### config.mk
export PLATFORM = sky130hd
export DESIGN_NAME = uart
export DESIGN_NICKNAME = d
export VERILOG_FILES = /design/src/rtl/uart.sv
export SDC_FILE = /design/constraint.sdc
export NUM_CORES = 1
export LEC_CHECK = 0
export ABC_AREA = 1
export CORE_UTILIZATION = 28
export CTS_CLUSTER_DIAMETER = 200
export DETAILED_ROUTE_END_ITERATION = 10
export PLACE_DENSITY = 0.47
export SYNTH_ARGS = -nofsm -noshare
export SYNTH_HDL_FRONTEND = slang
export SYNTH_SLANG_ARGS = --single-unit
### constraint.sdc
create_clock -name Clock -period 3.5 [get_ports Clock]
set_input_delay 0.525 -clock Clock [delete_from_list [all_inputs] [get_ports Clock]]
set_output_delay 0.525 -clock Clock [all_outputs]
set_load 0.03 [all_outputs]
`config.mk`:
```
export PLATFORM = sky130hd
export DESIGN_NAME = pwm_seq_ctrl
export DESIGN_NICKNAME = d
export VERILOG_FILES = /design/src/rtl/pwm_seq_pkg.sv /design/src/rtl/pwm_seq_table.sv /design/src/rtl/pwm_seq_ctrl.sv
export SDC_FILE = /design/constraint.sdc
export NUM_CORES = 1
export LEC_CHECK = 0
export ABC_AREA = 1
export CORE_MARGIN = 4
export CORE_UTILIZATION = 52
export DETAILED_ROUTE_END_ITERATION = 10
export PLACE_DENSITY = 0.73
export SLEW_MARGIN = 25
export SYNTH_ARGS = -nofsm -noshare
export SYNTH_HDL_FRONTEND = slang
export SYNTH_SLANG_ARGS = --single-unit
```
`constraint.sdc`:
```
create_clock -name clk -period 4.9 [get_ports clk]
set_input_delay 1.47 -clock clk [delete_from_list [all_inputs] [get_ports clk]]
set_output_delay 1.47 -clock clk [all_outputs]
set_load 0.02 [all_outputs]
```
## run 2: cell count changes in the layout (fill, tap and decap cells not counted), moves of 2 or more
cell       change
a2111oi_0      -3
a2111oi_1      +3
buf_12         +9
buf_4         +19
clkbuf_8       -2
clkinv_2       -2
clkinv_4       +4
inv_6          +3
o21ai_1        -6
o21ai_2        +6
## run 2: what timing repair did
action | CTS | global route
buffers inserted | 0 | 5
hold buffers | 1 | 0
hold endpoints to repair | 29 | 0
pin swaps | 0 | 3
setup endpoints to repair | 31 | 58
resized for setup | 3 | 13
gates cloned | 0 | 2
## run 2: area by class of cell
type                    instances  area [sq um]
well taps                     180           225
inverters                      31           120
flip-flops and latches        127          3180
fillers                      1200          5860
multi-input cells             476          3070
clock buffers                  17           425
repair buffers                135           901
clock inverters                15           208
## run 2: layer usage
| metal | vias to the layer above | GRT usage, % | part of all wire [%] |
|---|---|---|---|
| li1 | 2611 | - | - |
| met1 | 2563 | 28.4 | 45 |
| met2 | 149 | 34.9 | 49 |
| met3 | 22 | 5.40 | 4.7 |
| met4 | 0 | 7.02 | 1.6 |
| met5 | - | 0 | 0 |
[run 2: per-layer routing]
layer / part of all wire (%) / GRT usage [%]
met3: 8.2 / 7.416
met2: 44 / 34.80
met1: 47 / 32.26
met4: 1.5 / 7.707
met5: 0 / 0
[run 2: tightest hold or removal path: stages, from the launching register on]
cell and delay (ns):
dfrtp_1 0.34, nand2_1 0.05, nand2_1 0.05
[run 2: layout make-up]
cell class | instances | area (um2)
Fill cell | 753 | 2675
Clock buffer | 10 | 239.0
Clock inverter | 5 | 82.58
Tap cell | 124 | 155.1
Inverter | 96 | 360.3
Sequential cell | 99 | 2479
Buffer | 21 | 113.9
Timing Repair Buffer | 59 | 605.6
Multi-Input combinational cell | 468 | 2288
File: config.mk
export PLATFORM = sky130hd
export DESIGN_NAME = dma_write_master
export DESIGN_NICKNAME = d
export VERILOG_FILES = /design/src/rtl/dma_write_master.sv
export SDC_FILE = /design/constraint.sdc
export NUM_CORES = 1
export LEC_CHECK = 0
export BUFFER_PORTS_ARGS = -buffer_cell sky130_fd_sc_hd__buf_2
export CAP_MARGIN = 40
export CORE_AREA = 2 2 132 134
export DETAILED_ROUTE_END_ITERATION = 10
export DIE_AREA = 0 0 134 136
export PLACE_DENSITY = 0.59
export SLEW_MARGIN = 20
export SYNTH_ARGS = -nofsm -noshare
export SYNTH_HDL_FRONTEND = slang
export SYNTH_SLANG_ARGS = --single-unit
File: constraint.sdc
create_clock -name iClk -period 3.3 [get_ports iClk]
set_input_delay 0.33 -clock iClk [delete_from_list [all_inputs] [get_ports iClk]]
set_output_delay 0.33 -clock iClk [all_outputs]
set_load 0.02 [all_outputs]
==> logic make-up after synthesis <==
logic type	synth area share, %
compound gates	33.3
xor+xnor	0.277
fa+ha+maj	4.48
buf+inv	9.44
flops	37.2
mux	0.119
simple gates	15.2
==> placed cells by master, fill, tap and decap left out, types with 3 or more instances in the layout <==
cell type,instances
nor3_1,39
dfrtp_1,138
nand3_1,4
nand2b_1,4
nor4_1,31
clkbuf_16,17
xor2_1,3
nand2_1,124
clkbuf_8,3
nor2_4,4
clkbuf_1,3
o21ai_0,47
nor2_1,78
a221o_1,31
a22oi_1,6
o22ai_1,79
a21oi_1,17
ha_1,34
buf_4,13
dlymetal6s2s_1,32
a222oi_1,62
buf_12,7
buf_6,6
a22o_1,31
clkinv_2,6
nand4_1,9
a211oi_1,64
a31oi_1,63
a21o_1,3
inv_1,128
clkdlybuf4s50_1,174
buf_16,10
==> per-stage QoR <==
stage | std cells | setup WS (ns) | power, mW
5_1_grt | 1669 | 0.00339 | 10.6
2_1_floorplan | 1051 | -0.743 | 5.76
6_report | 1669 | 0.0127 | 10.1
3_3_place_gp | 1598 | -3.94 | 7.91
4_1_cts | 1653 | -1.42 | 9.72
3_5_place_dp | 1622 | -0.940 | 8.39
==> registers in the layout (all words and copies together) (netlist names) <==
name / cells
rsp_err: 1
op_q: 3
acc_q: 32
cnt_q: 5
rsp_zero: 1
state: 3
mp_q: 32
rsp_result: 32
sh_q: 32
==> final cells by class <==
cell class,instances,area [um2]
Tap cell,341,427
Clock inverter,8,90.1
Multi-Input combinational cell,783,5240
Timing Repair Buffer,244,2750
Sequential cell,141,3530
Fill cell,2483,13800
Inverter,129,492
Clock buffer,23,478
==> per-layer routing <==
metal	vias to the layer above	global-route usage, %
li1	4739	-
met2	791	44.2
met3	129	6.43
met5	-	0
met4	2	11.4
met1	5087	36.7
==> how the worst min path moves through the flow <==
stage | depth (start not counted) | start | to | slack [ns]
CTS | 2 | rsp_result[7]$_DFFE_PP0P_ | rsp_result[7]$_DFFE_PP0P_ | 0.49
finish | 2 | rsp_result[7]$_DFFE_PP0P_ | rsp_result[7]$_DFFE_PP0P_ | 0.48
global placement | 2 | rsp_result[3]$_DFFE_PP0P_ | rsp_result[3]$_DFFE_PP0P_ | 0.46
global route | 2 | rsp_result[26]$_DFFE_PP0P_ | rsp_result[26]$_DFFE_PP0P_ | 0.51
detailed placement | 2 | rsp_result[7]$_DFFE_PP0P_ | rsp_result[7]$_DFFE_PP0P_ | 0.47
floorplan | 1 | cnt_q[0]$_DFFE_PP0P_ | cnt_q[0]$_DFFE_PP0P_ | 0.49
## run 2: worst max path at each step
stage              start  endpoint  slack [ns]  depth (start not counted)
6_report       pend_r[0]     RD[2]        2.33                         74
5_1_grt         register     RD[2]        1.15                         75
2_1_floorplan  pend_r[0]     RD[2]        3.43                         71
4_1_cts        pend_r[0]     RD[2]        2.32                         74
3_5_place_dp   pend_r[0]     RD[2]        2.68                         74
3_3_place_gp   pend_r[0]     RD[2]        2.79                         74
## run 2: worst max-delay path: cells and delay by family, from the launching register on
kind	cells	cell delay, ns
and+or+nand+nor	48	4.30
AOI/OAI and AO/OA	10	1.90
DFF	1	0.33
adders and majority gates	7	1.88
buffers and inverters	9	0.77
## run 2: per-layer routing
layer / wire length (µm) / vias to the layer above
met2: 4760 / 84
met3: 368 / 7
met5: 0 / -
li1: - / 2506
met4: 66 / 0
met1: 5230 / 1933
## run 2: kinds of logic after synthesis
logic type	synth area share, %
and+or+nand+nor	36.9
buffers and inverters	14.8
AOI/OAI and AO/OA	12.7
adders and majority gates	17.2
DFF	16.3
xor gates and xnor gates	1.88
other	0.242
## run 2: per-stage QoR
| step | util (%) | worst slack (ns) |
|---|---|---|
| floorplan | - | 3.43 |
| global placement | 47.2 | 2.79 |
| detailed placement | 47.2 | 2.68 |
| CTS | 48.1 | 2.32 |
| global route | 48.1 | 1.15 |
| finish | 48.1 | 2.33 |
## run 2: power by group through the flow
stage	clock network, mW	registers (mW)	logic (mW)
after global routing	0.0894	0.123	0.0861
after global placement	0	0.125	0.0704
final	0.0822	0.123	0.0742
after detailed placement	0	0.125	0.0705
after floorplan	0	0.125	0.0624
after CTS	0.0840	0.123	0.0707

------------------------------------------------

● Prompt
What lines of the material above hold the string "start"? Please copy them.

● Result for this exercise
stage | depth (start not counted) | start | to | slack [ns]
stage              start  endpoint  slack [ns]  depth (start not counted)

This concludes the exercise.